// the find
mrpowers-io/quinn
pyspark methods to enhance developer productivity 📣 👯 🎉
Quinn is a utility library for PySpark that fills gaps in the standard API — schema validation, column renaming, null-safe comparisons, and a handful of missing string/date functions. It targets data engineers who find themselves copy-pasting the same PySpark boilerplate across projects. At 686 stars it's a small but actively maintained niche library.
The schema validation functions (`validate_presence_of_columns`, `validate_schema`) are genuinely useful and something the core PySpark API makes you write yourself every time. `null_between` handles the three-way null logic that trips up most PySpark developers and is easy to get wrong. `print_schema_as_code` is a real time-saver when you need to snapshot a schema from a DataFrame and paste it into code. The benchmark suite with stored JSON results and visualizations shows someone actually cared about the performance characteristics of `column_to_list`.

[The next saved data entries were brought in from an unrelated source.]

===== src/rtl/pkt_fifo_frame_reader_pkg.sv =====
// Shared definitions for the packet-body FIFO frame reader.
// Latency: n/a (types, constants and a packing helper only).
// Backpressure: n/a.
package pkt_fifo_frame_reader_pkg;

    typedef enum logic [1:0] {
        ST_IDLE   = 2'd0,
        ST_STREAM = 2'd1,
        ST_FLUSH  = 2'd2,
        ST_GAP    = 2'd3
    } state_t;

    // FIFO word layout, identical to the writer's packing: data in [8:1], EOD in [0].
    localparam int WORD_W   = 9;
    localparam int DATA_MSB = 8;
    localparam int DATA_LSB = 1;
    localparam int EOD_BIT  = 0;

    typedef logic [WORD_W-1:0] word_t;

    function automatic word_t pack_word(input logic [7:0] dat, input logic eod);
        word_t w;
        w                    = '0;
        w[DATA_MSB:DATA_LSB] = dat;
        w[EOD_BIT]           = eod;
        return w;
    endfunction

endpackage


===== src/rtl/pkt_fifo_frame_reader_if.sv =====
// Byte stream toward the TX MAC: valid/ready/last plus truncation flag.
// Latency: n/a (wiring only).
// Backpressure: sink holds tx_ready low to stall; source keeps its byte stable.
interface pkt_fifo_frame_reader_if;
    logic [7:0] tx_data;
    logic       tx_valid;
    logic       tx_last;
    logic       tx_err;
    logic       tx_ready;

    modport master (output tx_data, output tx_valid, output tx_last, output tx_err, input tx_ready);
    modport slave  (input tx_data, input tx_valid, input tx_last, input tx_err, output tx_ready);
endinterface


===== src/rtl/pkt_reader_skid.sv =====
// Two-entry word buffer behind the FIFO read port, tracking the one read in flight.
// Latency: a word is presentable the cycle it arrives (bypass when the buffer is empty).
// Backpressure: count (buffered + in flight) lets the caller stop reading at 2.
module pkt_reader_skid
    import pkt_fifo_frame_reader_pkg::*;
(
    input  logic       clkw,
    input  logic       rst,
    input  logic       push,      // FIFO read accepted this cycle; word arrives next cycle
    input  logic [7:0] data,
    input  logic       eod,
    input  logic       pop,
    output logic [7:0] head_dat,
    output logic       head_eod,
    output logic       valid,
    output logic [1:0] count,
    output logic       cap_eod    // an EOD word is arriving this cycle
);
    word_t [1:0] ent_q, ent_d;
    logic  [1:0] num_q, num_d;
    logic        infl_q, infl_d;
    word_t       in_word, head_word;
    logic  [1:0] num_mid;

    // Head is the oldest stored word, or the arriving word when nothing is stored.
    always_comb begin
        in_word   = pack_word(data, eod);
        valid     = (num_q != 2'd0) | infl_q;
        head_word = (num_q != 2'd0) ? ent_q[0] : in_word;
        head_dat  = head_word[DATA_MSB:DATA_LSB];
        head_eod  = head_word[EOD_BIT];
        count     = num_q + {1'b0, infl_q};
        cap_eod   = infl_q & eod;
    end

    // Pop shifts the queue; an arriving word is stored unless it was consumed in bypass.
    always_comb begin
        ent_d   = ent_q;
        num_mid = num_q;
        infl_d  = push;
        if (pop && (num_q != 2'd0)) begin
            ent_d[0] = ent_q[1];
            num_mid  = num_q - 2'd1;
        end
        if (infl_q && !(pop && (num_q == 2'd0))) begin
            ent_d[num_mid[0]] = in_word;
            num_mid           = num_mid + 2'd1;
        end
        num_d = num_mid;
    end

    // Buffer state registers.
    always_ff @(posedge clkw or posedge rst) begin
        if (rst) begin
            ent_q  <= '0;
            num_q  <= 2'd0;
            infl_q <= 1'b0;
        end else begin
            ent_q  <= ent_d;
            num_q  <= num_d;
            infl_q <= infl_d;
        end
    end

endmodule


===== src/rtl/pkt_fifo_frame_reader.sv =====
// Drains committed frames from the packet-body FIFO onto a valid/ready/last byte stream.
// Latency: first byte 3 cycles after commit of an idle reader; then 1 byte/cycle.
// Backpressure: tx_ready low stalls the stream; prefetch stops with 2 words held.
module pkt_fifo_frame_reader
    import pkt_fifo_frame_reader_pkg::*;
#(
    parameter int IFG_CYCLES = 12,
    parameter int MAX_LEN    = 1518,
    parameter int PEND_W     = 5,
    parameter int LEN_W      = 11
)(
    input  logic                  clkw,
    input  logic                  rst,
    input  logic                  frame_commit,
    input  logic [7:0]            fifo_do,
    input  logic                  fifo_eod,
    input  logic                  fifo_empty,
    output logic                  fifo_re,
    pkt_fifo_frame_reader_if.master tx,
    output logic [PEND_W-1:0]     pend_cnt,
    output logic                  pend_ovf,
    output logic [15:0]           frame_cnt,
    output logic [7:0]            err_cnt
);
    localparam int               GAP_W    = $clog2(IFG_CYCLES + 1);
    localparam logic [LEN_W-1:0] LEN_LAST = LEN_W'(MAX_LEN - 1);
    // GAP spans IFG_CYCLES-1 cycles; the mandatory IDLE cycle completes the gap.
    localparam logic [GAP_W-1:0] GAP_END  = GAP_W'(IFG_CYCLES - 2);

    state_t              state_q, state_d;
    logic [LEN_W-1:0]    len_q, len_d;
    logic [GAP_W-1:0]    gap_q, gap_d;
    logic [PEND_W-1:0]   pend_q, pend_d;
    logic                ovf_q, ovf_d;
    logic [15:0]         frm_q, frm_d;
    logic [7:0]          err_q, err_d;

    logic [7:0]          sk_dat;
    logic                sk_eod, sk_vld, sk_cap_eod;
    logic [1:0]          sk_count;
    logic                tx_vld, at_max, hs, pop;

    // Prefetch runs in every state as long as a committed frame remains.
    assign fifo_re = (pend_q != '0) & ~fifo_empty & (sk_count < 2'd2);

    pkt_reader_skid u_skid (
        .clkw     (clkw),
        .rst      (rst),
        .push     (fifo_re),
        .data     (fifo_do),
        .eod      (fifo_eod),
        .pop      (pop),
        .head_dat (sk_dat),
        .head_eod (sk_eod),
        .valid    (sk_vld),
        .count    (sk_count),
        .cap_eod  (sk_cap_eod)
    );

    // Stream outputs come straight from the buffer head, so they hold while stalled.
    always_comb begin
        tx_vld      = (state_q == ST_STREAM) & sk_vld;
        at_max      = (len_q == LEN_LAST);
        tx.tx_valid = tx_vld;
        tx.tx_data  = tx_vld ? sk_dat : 8'd0;
        tx.tx_last  = tx_vld & (sk_eod | at_max);
        tx.tx_err   = tx_vld & ~sk_eod & at_max;
        hs          = tx_vld & tx.tx_ready;
        pop         = hs | ((state_q == ST_FLUSH) & sk_vld);
    end

    // Frame sequencing: stream, truncate/flush, inter-frame gap.
    always_comb begin
        state_d = state_q;
        len_d   = len_q;
        gap_d   = gap_q;
        frm_d   = frm_q;
        err_d   = err_q;
        case (state_q)
            ST_IDLE: begin
                if (sk_vld) state_d = ST_STREAM;
            end
            ST_STREAM: begin
                if (hs) begin
                    if (sk_eod || at_max) begin
                        frm_d = frm_q + 16'd1;
                        len_d = '0;
                        gap_d = '0;
                        if (!sk_eod) begin
                            state_d = ST_FLUSH;
                            if (err_q != 8'hFF) err_d = err_q + 8'd1;
                        end else begin
                            state_d = ST_GAP;
                        end
                    end else begin
                        len_d = len_q + LEN_W'(1);
                    end
                end
            end
            ST_FLUSH: begin
                if (sk_vld && sk_eod) begin
                    state_d = ST_GAP;
                    gap_d   = '0;
                end
            end
            ST_GAP: begin
                if (gap_q == GAP_END) state_d = ST_IDLE;
                else                  gap_d   = gap_q + GAP_W'(1);
            end
            default: state_d = ST_IDLE;
        endcase
    end

    // Committed-frame count: commit adds, arrival of an EOD word removes.
    always_comb begin
        pend_d = pend_q;
        ovf_d  = ovf_q;
        if (frame_commit && !sk_cap_eod) begin
            if (&pend_q) ovf_d  = 1'b1;
            else         pend_d = pend_q + PEND_W'(1);
        end else if (!frame_commit && sk_cap_eod) begin
            pend_d = pend_q - PEND_W'(1);
        end
    end

    // All reader state registers.
    always_ff @(posedge clkw or posedge rst) begin
        if (rst) begin
            state_q <= ST_IDLE;
            len_q   <= '0;
            gap_q   <= '0;
            pend_q  <= '0;
            ovf_q   <= 1'b0;
            frm_q   <= '0;
            err_q   <= '0;
        end else begin
            state_q <= state_d;
            len_q   <= len_d;
            gap_q   <= gap_d;
            pend_q  <= pend_d;
            ovf_q   <= ovf_d;
            frm_q   <= frm_d;
            err_q   <= err_d;
        end
    end

    assign pend_cnt  = pend_q;
    assign pend_ovf  = ovf_q;
    assign frame_cnt = frm_q;
    assign err_cnt   = err_q;

endmodule


===== src/flat_wrapper.sv =====
// flat-port wrapper written by rule: the top's interface ports become plain ports
module pkt_fifo_frame_reader_flat import pkt_fifo_frame_reader_pkg::*;
#(
    parameter int IFG_CYCLES = 12,
    parameter int MAX_LEN    = 1518,
    parameter int PEND_W     = 5,
    parameter int LEN_W      = 11
)
  (clkw, rst, frame_commit, fifo_do, fifo_eod, fifo_empty, fifo_re, pend_cnt, pend_ovf, frame_cnt, err_cnt, tx_tx_data, tx_tx_valid, tx_tx_last, tx_tx_err, tx_tx_ready);
  pkt_fifo_frame_reader_if tx_i ();
  input  logic clkw;
  input  logic rst;
  input  logic frame_commit;
  input  logic [7:0] fifo_do;
  input  logic fifo_eod;
  input  logic fifo_empty;
  output logic fifo_re;
  output logic [PEND_W-1:0] pend_cnt;
  output logic pend_ovf;
  output logic [15:0] frame_cnt;
  output logic [7:0] err_cnt;
  output wire logic [$bits(tx_i.tx_data)-1:0] tx_tx_data;
  output wire logic [$bits(tx_i.tx_valid)-1:0] tx_tx_valid;
  output wire logic [$bits(tx_i.tx_last)-1:0] tx_tx_last;
  output wire logic [$bits(tx_i.tx_err)-1:0] tx_tx_err;
  input wire logic [$bits(tx_i.tx_ready)-1:0] tx_tx_ready;
  assign tx_tx_data = tx_i.tx_data;
  assign tx_tx_valid = tx_i.tx_valid;
  assign tx_tx_last = tx_i.tx_last;
  assign tx_tx_err = tx_i.tx_err;
  assign tx_i.tx_ready = tx_tx_ready;
  pkt_fifo_frame_reader #(.IFG_CYCLES(IFG_CYCLES), .MAX_LEN(MAX_LEN), .PEND_W(PEND_W), .LEN_W(LEN_W)) u_core (.clkw(clkw), .rst(rst), .frame_commit(frame_commit), .fifo_do(fifo_do), .fifo_eod(fifo_eod), .fifo_empty(fifo_empty), .fifo_re(fifo_re), .tx(tx_i), .pend_cnt(pend_cnt), .pend_ovf(pend_ovf), .frame_cnt(frame_cnt), .err_cnt(err_cnt));
endmodule

===== config.mk =====
export PLATFORM = sky130hd
export DESIGN_NAME = pkt_fifo_frame_reader_flat
export DESIGN_NICKNAME = d
export VERILOG_FILES = /design/src/rtl/pkt_fifo_frame_reader_pkg.sv /design/src/rtl/pkt_fifo_frame_reader_if.sv /design/src/rtl/pkt_reader_skid.sv /design/src/rtl/pkt_fifo_frame_reader.sv /design/src/flat_wrapper.sv
export SDC_FILE = /design/constraint.sdc
export NUM_CORES = 1
export LEC_CHECK = 0
export BUFFER_PORTS_ARGS = -buffer_cell sky130_fd_sc_hd__buf_2
export CAP_MARGIN = 5
export CORE_MARGIN = 2
export CORE_UTILIZATION = 59
export DETAILED_ROUTE_END_ITERATION = 7
export PLACE_DENSITY_LB_ADDON = 0.1
export REMOVE_ABC_BUFFERS = 1
export SYNTH_ARGS = -nofsm -noshare
export SYNTH_HDL_FRONTEND = slang
export SYNTH_HIERARCHICAL = 1
export SYNTH_SLANG_ARGS = --single-unit

===== constraint.sdc =====
create_clock -name clkw -period 4.8 [get_ports clkw]
set_clock_uncertainty 0.05 [all_clocks]
set_input_delay 0.24 -clock clkw [delete_from_list [all_inputs] [get_ports clkw]]
set_output_delay 0.24 -clock clkw [all_outputs]
set_load 0.01 [all_outputs]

The function surface is shallow — most of these are one-liners that wrap `F.regexp_replace` or `F.trim`, and any senior PySpark developer will have already written these themselves. The monkey-patching extension model (`quinn/extensions/`) is a code smell in a shared codebase; it mutates global Spark classes and will cause confusion when two libraries do it. `show_output_to_df` parsing log-format output strings into DataFrames is an antipattern that belongs in a test helper, not a production library. No Spark Connect support is mentioned anywhere, which matters as Databricks pushes users toward serverless.